Estudio de gran importancia que debería seguir desarrollándose en el área ginecológica

del Hospital General Liborio Panchana Sotomayor con el fin de mejorar el diagnostico

temprano de las causas que podrían ser determinantes a la hora de pensar en la

realización de una histerectomía y mejorar manejo de las complicaciones de las

pacientes con patologías uterinas.

Es recomendable añadir al estudio más datos acerca de los antecedentes ginecológicos

de las pacientes sometidas a histerectomía.

Realizar una historia clínica ginecología completa, será de gran utilidad para determinar

posibles factores de riesgo para histerectomía.

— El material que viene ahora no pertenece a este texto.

This design comes from an exercise in tuning for small area, a short achievable clock period and few clock cycles per item on the open sky130 flow, not from production work.
Only simulation tests tie the RTL to the original design; equivalence was not proved.

### design/flow/config.mk
export PLATFORM = sky130hd
export DESIGN_NAME = jerk_limited_velocity_ramp
export DESIGN_NICKNAME = jerk_limited_velocity_ramp
export VERILOG_FILES = /design/flow/design.v
export SDC_FILE = /design/flow/constraint.sdc
export NUM_CORES = 4
export LEC_CHECK = 0
export CAP_MARGIN = 20
export CORE_MARGIN = 2
export CORE_UTILIZATION = 40
export SLEW_MARGIN = 20
### design/flow/constraint.sdc
create_clock -name core_clock -period 12.5 [get_ports {clk}]
set_input_delay 2.5000 -clock core_clock [delete_from_list [all_inputs] [get_ports {clk}]]
set_output_delay 2.5000 -clock core_clock [all_outputs]
set_load 0.01 [all_outputs]
### design/flow/design.v
package jlvr_pkg;
	localparam int DATA_W    = 32;
	localparam int LIM_W     = 31;
	localparam int CFG_IDX_W = 3;
	localparam int PROD_W      = 2 * DATA_W;
	localparam int COAST_SHIFT = 8;
	localparam int COAST_W     = PROD_W - COAST_SHIFT + 1;
	localparam int ERR_W       = COAST_W + 1;
	localparam int STEP_W      = DATA_W + 2;
	localparam int TRAP_SHIFT  = DATA_W + 1;
	localparam int TRAP_W      = PROD_W - TRAP_SHIFT;
	typedef logic [CFG_IDX_W-1:0] cfg_idx_t;
	localparam cfg_idx_t REG_MAX_ACCEL         = cfg_idx_t'(0);
	localparam cfg_idx_t REG_MAX_VELOCITY      = cfg_idx_t'(1);
	localparam cfg_idx_t REG_JERK_INCR         = cfg_idx_t'(2);
	localparam cfg_idx_t REG_HALF_INVERSE_JERK = cfg_idx_t'(3);
	localparam cfg_idx_t REG_TICK_PERIOD       = cfg_idx_t'(4);
	localparam logic signed [ERR_W-1:0] ERR_EPS_POS = ERR_W'(1);
	localparam logic signed [ERR_W-1:0] ERR_EPS_NEG = {ERR_W{1'b1}};
	typedef struct packed {
		logic [LIM_W-1:0]  max_accel;
		logic [LIM_W-1:0]  max_velocity;
		logic [LIM_W-1:0]  jerk_incr;
		logic [DATA_W-1:0] half_inverse_jerk;
		logic [DATA_W-1:0] tick_period;
	} cfg_t;
	typedef enum logic [3:0] {
		S_IDLE,
		S_SQ,
		S_HI,
		S_LO,
		S_COAST,
		S_ERR,
		S_ACC,
		S_TRAP,
		S_VEL,
		S_FIN
	} seq_state_t;
	typedef enum logic [1:0] {
		MUL_SQ,
		MUL_HI,
		MUL_LO,
		MUL_TRAP
	} mul_sel_t;
	typedef struct packed {
		logic     load_target;
		logic     mul_en;
		mul_sel_t mul_sel;
		logic     save_lo;
		logic     save_hiprod;
		logic     save_coast;
		logic     save_want;
		logic     save_anew;
		logic     save_sum;
		logic     save_vel;
		logic     commit;
	} seq_ctrl_t;
	function automatic logic signed [STEP_W-1:0] move_toward(
		input logic signed [STEP_W-1:0] value,
		input logic signed [STEP_W-1:0] goal,
		input logic signed [STEP_W-1:0] step
	);
		if (value < goal - step) begin
			move_toward = value + step;
		end else if (value > goal + step) begin
			move_toward = value - step;
		end else begin
			move_toward = goal;
		end
	endfunction
	function automatic logic signed [STEP_W-1:0] limit(
		input logic signed [STEP_W-1:0] value,
		input logic [LIM_W-1:0]         bound
	);
		logic signed [STEP_W-1:0] bnd;
		bnd = $signed({{(STEP_W-LIM_W){1'b0}}, bound});
		if (value < -bnd) begin
			limit = -bnd;
		end else if (value > bnd) begin
			limit = bnd;
		end else begin
			limit = value;
		end
	endfunction
endpackage
module jlvr_cfg (
	input  logic                             clk,
	input  logic                             arst_n,
	input  logic                             cfg_we,
	input  logic [jlvr_pkg::CFG_IDX_W-1:0]   cfg_addr,
	input  logic [jlvr_pkg::DATA_W-1:0]      cfg_wdata,
	output jlvr_pkg::cfg_t                   cfg
);
	jlvr_pkg::cfg_t cfg_q;
	always_ff @(posedge clk or negedge arst_n) begin
		if (!arst_n) begin
			cfg_q <= '0;
		end else if (cfg_we) begin
			unique case (cfg_addr)
				jlvr_pkg::REG_MAX_ACCEL:         cfg_q.max_accel         <= cfg_wdata[jlvr_pkg::LIM_W-1:0];
				jlvr_pkg::REG_MAX_VELOCITY:      cfg_q.max_velocity      <= cfg_wdata[jlvr_pkg::LIM_W-1:0];
				jlvr_pkg::REG_JERK_INCR:         cfg_q.jerk_incr         <= cfg_wdata[jlvr_pkg::LIM_W-1:0];
				jlvr_pkg::REG_HALF_INVERSE_JERK: cfg_q.half_inverse_jerk <= cfg_wdata;
				jlvr_pkg::REG_TICK_PERIOD:       cfg_q.tick_period       <= cfg_wdata;
				default: begin
				end
			endcase
		end
	end
	assign cfg = cfg_q;
endmodule
module jlvr_mul (
	input  logic                          clk,
	input  logic                          en,
	input  logic [jlvr_pkg::DATA_W-1:0]   op_a,
	input  logic [jlvr_pkg::DATA_W-1:0]   op_b,
	output logic [jlvr_pkg::PROD_W-1:0]   prod
);
	logic [jlvr_pkg::PROD_W-1:0] prod_s1;
	always_ff @(posedge clk) begin
		if (en) begin
			prod_s1 <= jlvr_pkg::PROD_W'(op_a) * jlvr_pkg::PROD_W'(op_b);
		end
	end
	assign prod = prod_s1;
endmodule
module jlvr_seq (
	input  logic                 clk,
	input  logic                 arst_n,
	input  logic                 in_valid,
	input  logic                 out_valid,
	input  logic                 out_ready,
	output logic                 in_ready,
	output jlvr_pkg::seq_ctrl_t  ctrl
);
	jlvr_pkg::seq_state_t state_q;
	jlvr_pkg::seq_state_t state_next;
	logic       out_free;
	assign out_free = !out_valid || out_ready;
	always_ff @(posedge clk or negedge arst_n) begin
		if (!arst_n) begin
			state_q <= jlvr_pkg::S_IDLE;
		end else begin
			state_q <= state_next;
		end
	end
	always_comb begin
		state_next = state_q;
		unique case (state_q)
			jlvr_pkg::S_IDLE: begin
				if (in_valid) begin
					state_next = jlvr_pkg::S_SQ;
				end
			end
			jlvr_pkg::S_SQ:    state_next = jlvr_pkg::S_HI;
			jlvr_pkg::S_HI:    state_next = jlvr_pkg::S_LO;
			jlvr_pkg::S_LO:    state_next = jlvr_pkg::S_COAST;
			jlvr_pkg::S_COAST: state_next = jlvr_pkg::S_ERR;
			jlvr_pkg::S_ERR:   state_next = jlvr_pkg::S_ACC;
			jlvr_pkg::S_ACC:   state_next = jlvr_pkg::S_TRAP;
			jlvr_pkg::S_TRAP:  state_next = jlvr_pkg::S_VEL;
			jlvr_pkg::S_VEL:   state_next = jlvr_pkg::S_FIN;
			jlvr_pkg::S_FIN: begin
				if (out_free) begin
					state_next = jlvr_pkg::S_IDLE;
				end
			end
			default: state_next = jlvr_pkg::S_IDLE;
		endcase
	end
	always_comb begin
		ctrl     = '0;
		in_ready = 1'b0;
		ctrl.mul_sel = jlvr_pkg::MUL_SQ;
		unique case (state_q)
			jlvr_pkg::S_IDLE: begin
				in_ready         = 1'b1;
				ctrl.load_target = in_valid;
			end
			jlvr_pkg::S_SQ: begin
				ctrl.mul_en  = 1'b1;
				ctrl.mul_sel = jlvr_pkg::MUL_SQ;
			end
			jlvr_pkg::S_HI: begin
				ctrl.mul_en  = 1'b1;
				ctrl.mul_sel = jlvr_pkg::MUL_HI;
				ctrl.save_lo = 1'b1;
			end
			jlvr_pkg::S_LO: begin
				ctrl.mul_en      = 1'b1;
				ctrl.mul_sel     = jlvr_pkg::MUL_LO;
				ctrl.save_hiprod = 1'b1;
			end
			jlvr_pkg::S_COAST: ctrl.save_coast = 1'b1;
			jlvr_pkg::S_ERR:   ctrl.save_want  = 1'b1;
			jlvr_pkg::S_ACC:   ctrl.save_anew  = 1'b1;
			jlvr_pkg::S_TRAP: begin
				ctrl.mul_en   = 1'b1;
				ctrl.mul_sel  = jlvr_pkg::MUL_TRAP;
				ctrl.save_sum = 1'b1;
			end
			jlvr_pkg::S_VEL:   ctrl.save_vel = 1'b1;
			jlvr_pkg::S_FIN:   ctrl.commit   = out_free;
			default: begin
			end
		endcase
	end
endmodule
module jerk_limited_velocity_ramp (
	input  logic                                    clk,
	input  logic                                    arst_n,
	input  logic                                    cfg_we,
	input  logic [jlvr_pkg::CFG_IDX_W-1:0]          cfg_addr,
	input  logic [jlvr_pkg::DATA_W-1:0]             cfg_wdata,
	input  logic                                    in_valid,
	output logic                                    in_ready,
	input  logic signed [jlvr_pkg::DATA_W-1:0]      target_velocity,
	output logic                                    out_valid,
	input  logic                                    out_ready,
	output logic signed [jlvr_pkg::DATA_W-1:0]      velocity_out,
	output logic signed [jlvr_pkg::DATA_W-1:0]      accel_out
);
	jlvr_pkg::cfg_t      cfg;
	jlvr_pkg::seq_ctrl_t ctrl;
	logic signed [jlvr_pkg::DATA_W-1:0] vel_q;
	logic signed [jlvr_pkg::DATA_W-1:0] accel_q;
	logic signed [jlvr_pkg::DATA_W-1:0]  target_q;
	logic [jlvr_pkg::DATA_W-1:0]         lo_q;
	logic [jlvr_pkg::PROD_W-1:0]         hiprod_q;
	logic signed [jlvr_pkg::COAST_W-1:0] coast_q;
	logic signed [jlvr_pkg::DATA_W-1:0]  want_q;
	logic signed [jlvr_pkg::DATA_W-1:0]  anew_q;
	logic                      sum_neg_q;
	logic signed [jlvr_pkg::STEP_W-1:0]  v1_q;
	logic                     out_valid_q;
	logic signed [jlvr_pkg::DATA_W-1:0] velocity_out_q;
	logic signed [jlvr_pkg::DATA_W-1:0] accel_out_q;
	logic [jlvr_pkg::DATA_W-1:0] mul_a;
	logic [jlvr_pkg::DATA_W-1:0] mul_b;
	logic [jlvr_pkg::PROD_W-1:0] prod;
	logic [jlvr_pkg::DATA_W-1:0]         accel_mag;
	logic [jlvr_pkg::DATA_W-1:0]         anew_mag;
	logic signed [jlvr_pkg::DATA_W:0]    sum_w;
	logic signed [jlvr_pkg::DATA_W:0]    sum_abs;
	logic [jlvr_pkg::PROD_W-1:0]         coast_sum;
	logic signed [jlvr_pkg::COAST_W-1:0] coast_mag;
	logic signed [jlvr_pkg::ERR_W-1:0]   err;
	logic signed [jlvr_pkg::DATA_W-1:0]  acc_lim;
	logic signed [jlvr_pkg::DATA_W-1:0]  want_next;
	logic signed [jlvr_pkg::STEP_W-1:0]  step_w;
	logic signed [jlvr_pkg::STEP_W-1:0]  anew_next;
	logic signed [jlvr_pkg::STEP_W-1:0]  trap_d;
	logic                      snap;
	logic signed [jlvr_pkg::STEP_W-1:0]  v_pre;
	logic signed [jlvr_pkg::STEP_W-1:0]  a_snap;
	logic signed [jlvr_pkg::STEP_W-1:0]  v_fin;
	logic signed [jlvr_pkg::DATA_W-1:0]  a_fin;
	jlvr_cfg u_cfg (
		.clk       (clk),
		.arst_n    (arst_n),
		.cfg_we    (cfg_we),
		.cfg_addr  (cfg_addr),
		.cfg_wdata (cfg_wdata),
		.cfg       (cfg)
	);
	jlvr_seq u_seq (
		.clk       (clk),
		.arst_n    (arst_n),
		.in_valid  (in_valid),
		.out_valid (out_valid_q),
		.out_ready (out_ready),
		.in_ready  (in_ready),
		.ctrl      (ctrl)
	);
	jlvr_mul u_mul (
		.clk  (clk),
		.en   (ctrl.mul_en),
		.op_a (mul_a),
		.op_b (mul_b),
		.prod (prod)
	);
	assign accel_mag = accel_q[jlvr_pkg::DATA_W-1] ? jlvr_pkg::DATA_W'(-accel_q) : jlvr_pkg::DATA_W'(accel_q);
	assign anew_mag  = anew_q[jlvr_pkg::DATA_W-1] ? jlvr_pkg::DATA_W'(-anew_q) : jlvr_pkg::DATA_W'(anew_q);
	assign sum_w   = (jlvr_pkg::DATA_W+1)'(accel_q) + (jlvr_pkg::DATA_W+1)'(anew_q);
	assign sum_abs = sum_w[jlvr_pkg::DATA_W] ? -sum_w : sum_w;
	always_comb begin
		case (ctrl.mul_sel)
			jlvr_pkg::MUL_SQ: begin
				mul_a = accel_mag;
				mul_b = accel_mag;
			end
			jlvr_pkg::MUL_HI: begin
				mul_a = prod[jlvr_pkg::PROD_W-1:jlvr_pkg::DATA_W];
				mul_b = cfg.half_inverse_jerk;
			end
			jlvr_pkg::MUL_LO: begin
				mul_a = lo_q;
				mul_b = cfg.half_inverse_jerk;
			end
			jlvr_pkg::MUL_TRAP: begin
				mul_a = sum_abs[jlvr_pkg::DATA_W-1:0];
				mul_b = cfg.tick_period;
			end
			default: begin
				mul_a = accel_mag;
				mul_b = accel_mag;
			end
		endcase
	end
	assign coast_sum = hiprod_q + jlvr_pkg::PROD_W'(prod[jlvr_pkg::PROD_W-1:jlvr_pkg::DATA_W]);
	assign coast_mag = $signed({1'b0, coast_sum[jlvr_pkg::PROD_W-1:jlvr_pkg::COAST_SHIFT]});
	assign err = jlvr_pkg::ERR_W'(target_q) - jlvr_pkg::ERR_W'(vel_q) - jlvr_pkg::ERR_W'(coast_q);
	assign acc_lim = $signed({1'b0, cfg.max_accel});
	assign step_w  = $signed({{(jlvr_pkg::STEP_W-jlvr_pkg::LIM_W){1'b0}}, cfg.jerk_incr});
	always_comb begin
		if (err > jlvr_pkg::ERR_EPS_POS) begin
			want_next = acc_lim;
		end else if (err < jlvr_pkg::ERR_EPS_NEG) begin
			want_next = -acc_lim;
		end else begin
			want_next = '0;
		end
	end
	assign anew_next = jlvr_pkg::limit(jlvr_pkg::move_toward(jlvr_pkg::STEP_W'(accel_q), jlvr_pkg::STEP_W'(want_q), step_w),
		cfg.max_accel);
	assign trap_d = $signed({{(jlvr_pkg::STEP_W-jlvr_pkg::TRAP_W){1'b0}}, prod[jlvr_pkg::PROD_W-1:jlvr_pkg::TRAP_SHIFT]});
	assign snap   = (v1_q == jlvr_pkg::STEP_W'(target_q)) &&
		(anew_mag <= {{(jlvr_pkg::DATA_W-jlvr_pkg::LIM_W){1'b0}}, cfg.jerk_incr});
	assign a_snap = jlvr_pkg::move_toward(jlvr_pkg::STEP_W'(anew_q), '0, step_w);
	assign v_pre  = snap ? jlvr_pkg::STEP_W'(target_q) : v1_q;
	assign a_fin  = snap ? a_snap[jlvr_pkg::DATA_W-1:0] : anew_q;
	assign v_fin  = jlvr_pkg::limit(v_pre, cfg.max_velocity);
	always_ff @(posedge clk) begin
		if (ctrl.load_target) begin
			target_q <= target_velocity;
		end
		if (ctrl.save_lo) begin
			lo_q <= prod[jlvr_pkg::DATA_W-1:0];
		end
		if (ctrl.save_hiprod) begin
			hiprod_q <= prod;
		end
		if (ctrl.save_coast) begin
			coast_q <= accel_q[jlvr_pkg::DATA_W-1] ? -coast_mag : coast_mag;
		end
		if (ctrl.save_want) begin
			want_q <= want_next;
		end
		if (ctrl.save_anew) begin
			anew_q <= anew_next[jlvr_pkg::DATA_W-1:0];
		end
		if (ctrl.save_sum) begin
			sum_neg_q <= sum_w[jlvr_pkg::DATA_W];
		end
		if (ctrl.save_vel) begin
			v1_q <= sum_neg_q ? jlvr_pkg::STEP_W'(vel_q) - trap_d : jlvr_pkg::STEP_W'(vel_q) + trap_d;
		end
		if (ctrl.commit) begin
			velocity_out_q <= v_fin[jlvr_pkg::DATA_W-1:0];
			accel_out_q    <= a_fin;
		end
	end
	always_ff @(posedge clk or negedge arst_n) begin
		if (!arst_n) begin
			vel_q       <= '0;
			accel_q     <= '0;
			out_valid_q <= 1'b0;
		end else begin
			if (ctrl.commit) begin
				vel_q       <= v_fin[jlvr_pkg::DATA_W-1:0];
				accel_q     <= a_fin;
				out_valid_q <= 1'b1;
			end else if (out_ready) begin
				out_valid_q <= 1'b0;
			end
		end
	end
	assign out_valid    = out_valid_q;
	assign velocity_out = velocity_out_q;
	assign accel_out    = accel_out_q;
endmodule
### design/flow/run.sh
#!/bin/bash
# synth_recipe.tcl (not shown) runs the flow's synth.tcl, then flattens the netlist and writes it again
# the make line also repeats each setting of config.mk as NAME=value (left out here)
make -C /OpenROAD-flow-scripts/flow DESIGN_CONFIG=/design/flow/config.mk WORK_HOME=/design/flow/orfs CLKGATE_MAP_FILE= SYNTH_SCRIPT=/design/flow/synth_recipe.tcl finish
==> out/results.tsv <==
metric	value	unit
hold_path_class	flop to flop	
area_growth	10.6	%
seq_area_frac_synth	20.1	%
rr_endpoint	u_mul.prod_s1[61]$_DFFE_PP_	
cts_made_buffers	73	
grt_usage	31.3	%
cpPeakStageDelay	0.56	ns
cts-root-buf	clkbuf_16	
max_cap_viol_count	0	
reg2reg_depth	44	
crit_cells	44	
final_core_util	44.6	%
grt_pass1_wl	530	mm
floorplan.initialDensity	40.3	%
routed_wl	362	mm
synth_top_area_cell	fa_1	
critPathMaxFanout	16	
synthMuxAreaShare	2.85	%
tns	0	ns
synth.top_cells.by_area	fa_1 21%, edfxtp_1 14%, ha_1 12%	
synth_xor_xnor_area_share	5.00	%
grt_start_max_net_pins	106	
dp.final_hpwl	296	mm
maxSlewViolCount	0	
synthCells	10100	
max_freq	0.0828	GHz
synth_compound_area_share	15.6	%
htreeDepth	3	
status	finished clean	
cp_common_cell	fa_1	
startpoint	anew_q[0]$_DFFE_PP_	
fin_crit	12.07	ns
portBuffers	137	
clk_pin_slew	0.06	ns
ys_ff_latch	637	
worstSetupPathType	flop to flop	
final_nets	12200	
antenna_found_initial	32	
first_pass_iters	19	
fin_cells	13300	
synth_area	89700	um^2
fillCellCount	21900	
die_y	478	um
post_drt_wl_per_cell	27.2	um
finalHoldViolCount	0	
die_area	228000	um^2
cts_buffer_depth	3	
synth_fa_ha_area_share	33.6	%
synth_ff_type	edfxtp_1	
synth_edf_count	411	
drive_gt1_share	8.07	%
min_delay_path_depth	0	
placed_cells	13200	
synth_top_family_by_area	adder cells	
ant_nets	0	
vias_per_cell	5.91	
relSlewSlack	19.7	%
overflow	0	
tritoncts	yes	
ioPinCount	138	
tightest_slew	1.20	ns
mostFrequentLayoutCell	inv_1	
vias	78700	
place_area	96500	um^2
die_w	478	um
cp-endpoint	u_mul.prod_s1[61]$_DFFE_PP_	
crit_buf_inv	7	
globalplace.congestion	1.03	
drt_iter0_drc	8101	
synthArstFlopShare	35.5	%
layout_common_cells	1375 x inv_1, 1036 x nand2_1, 960 x fa_1	
synth_simple_gate_area_share	15.1	%
design.core.area	223000	um^2
cp_slowest_cell	fa_1	
path_delay_family	adder cells	
syn-mean-instance-area	8.87	um^2
end_kind	flop	
cp.arrival	12.53	ns
setup_viol	0	
yosys_warnings	4	
clock_sink_count	637	
fin_area	99200	um^2
rows	173	
clock_skew	0.0556	ns
drc	0	
grt_pass1_vias	78900	
cts_hold_buf	0	
syn_nets	12000	
regToRegSetupSlack	0.43	ns
critical_path_required	12.96	ns
min_from	u_mul.prod_s1[2]$_DFFE_PP_	
yosysTopAreaCellShare	21.5	%
ys_types	105	
worstSkewPairLatency	0.73	ns
reg2reg_from	anew_q[0]$_DFFE_PP_	
post-route-period-util	96.6	%
cp-start-kind	flop	
==> stage by stage <==
stage / setup slack [ns] / hold slack, ns
floorplan: 0.731 / 0.421
global placement: -0.0150 / 0.431
finish: 0.429 / 0.459
detailed placement: 0.00352 / 0.439
global route: -0.00340 / 0.471
CTS: 0.00612 / 0.452
==> state kept, by name (all words and copies together) (netlist names) <==
register	flops
lo_q	32
sum_neg_q	1
accel_out_q	32
v1_q	33
hiprod_q	64
u_mul.prod_s1	64
want_q	32
velocity_out_q	32
vel_q	32
accel_q	32
anew_q	32
coast_q	57
u_cfg.cfg_q	157
u_seq.state_q	4
out_valid_q	1
target_q	32
==> cells in the mapped netlist, drive strengths merged, types with 48 or more instances <==
master  count
a21oi     490
fa        961
nand2b     94
nor2b      61
nor4       69
dfrtp     226
o31ai      66
mux2i     105
inv      1377
nand2    1039
edfxtp    411
a22o       48
clkbuf    425
nor3      167
a31oi      56
a21o      235
or3        81
nand3     148
o21ai     459
a211oi     78
nor2      881
o21a      111
ha        869
nand4     118
xor2      140
and3       77
xnor2     372
and2       80
o21bai     72
mux2      134
==> area by class of cell <==
class | count | area, um^2 | share of cell area, %
repair buffers | 532 | 4560 | 4.59
flip-flops and latches | 637 | 18000 | 18.1
clock inverters | 40 | 439 | 0.443
diodes | 14 | 35.0 | 0.0353
clock buffers | 93 | 2030 | 2.04
well taps | 2975 | 3720 | 3.75
multi-input cells | 7630 | 65200 | 65.8
inverters | 1379 | 5180 | 5.22
==> how the worst min path moves through the flow <==
stage,end
detailed placement,lo_q[2]$_DFFE_PP_
global placement,lo_q[2]$_DFFE_PP_
finish,lo_q[2]$_DFFE_PP_
CTS,lo_q[2]$_DFFE_PP_
global route,lo_q[2]$_DFFE_PP_
floorplan,hiprod_q[0]$_DFFE_PP_
==> routing by layer <==
metal  track usage [%]  routed length [um]  up-vias
met4              16.8               22300       16
met5                 0                 111        -
li1                  -                   -    34600
met2              48.6              160000     3945
met3              5.61               32500      819
met1              41.5              148000    39300
==> cell families after synthesis <==
logic type	Yosys count
flops	637
xor+xnor	512
compound gates	2092
fa+ha+maj	1831
mux	239
buf+inv	1848
simple gates	2956
==> timing repair <==
action                                  4_1_cts  5_1_grt
buffers inserted                              0        1
resized for setup                             1       49
cloned                                        0        0
pin swaps                                     0        4
endpoints found under the setup margin        3       20
Testbench counts, summed over its fixed seeds: cycles 80,032, items 8,000.

what the ideal ports hide:
Ports are ideal in the flow. The routed layout listed here was re-timed in OpenROAD. Step 1: set_driving_cell puts a clkbuf_16 on clk and a buf_2 on each other input, an assumption about the parent block. Step 2 times the ports against the registers' clock, not the clock port: input delays grow and output delays shrink by t, the midpoint of the rising clock arrivals with the driver on. a / b / c = ideal / step 1 / step 2; a / b = the first two.
shift t [ns]: 0.781
setup WS [ns]: 0.429 / 0.429 / 0.429
worst setup path at the end: register to register
After both steps this run still meets setup and hold. The setup slack of this run moves by 0.000 ns with the drivers and by 0.000 ns with both steps.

No se presentaron datos acerca de la evolución posterior de las mujeres sometidas a

histerectomía. Sería interesante poder complementar el estudio con datos acerca el

periodo de recuperación de la paciente e incluso añadir secuelas, en caso de que se

hayan presentado.

Incluir en futuras investigaciones el impacto emocional tras la cirugía así también la

calidad de vida sexual en la paciente y su pareja.

En la mayoría de los estudios revisados se encontró que el mayor porcentaje de

histerectomías realizadas son por vía abdominal, lo cual se contrapone a los beneficios y

riesgos para la paciente; ya que la mejor vía para realizar histerectomía es la vaginal.

Por lo cual se propone se debería analizar minuciosamente cada caso clínico

programado para cirugía ginecológica (histerectomía, para tratar de aumentar el

porcentaje de histerectomías vaginales y así evitar un gran número de complicaciones).

Socializar los resultados reportados en esta revisión.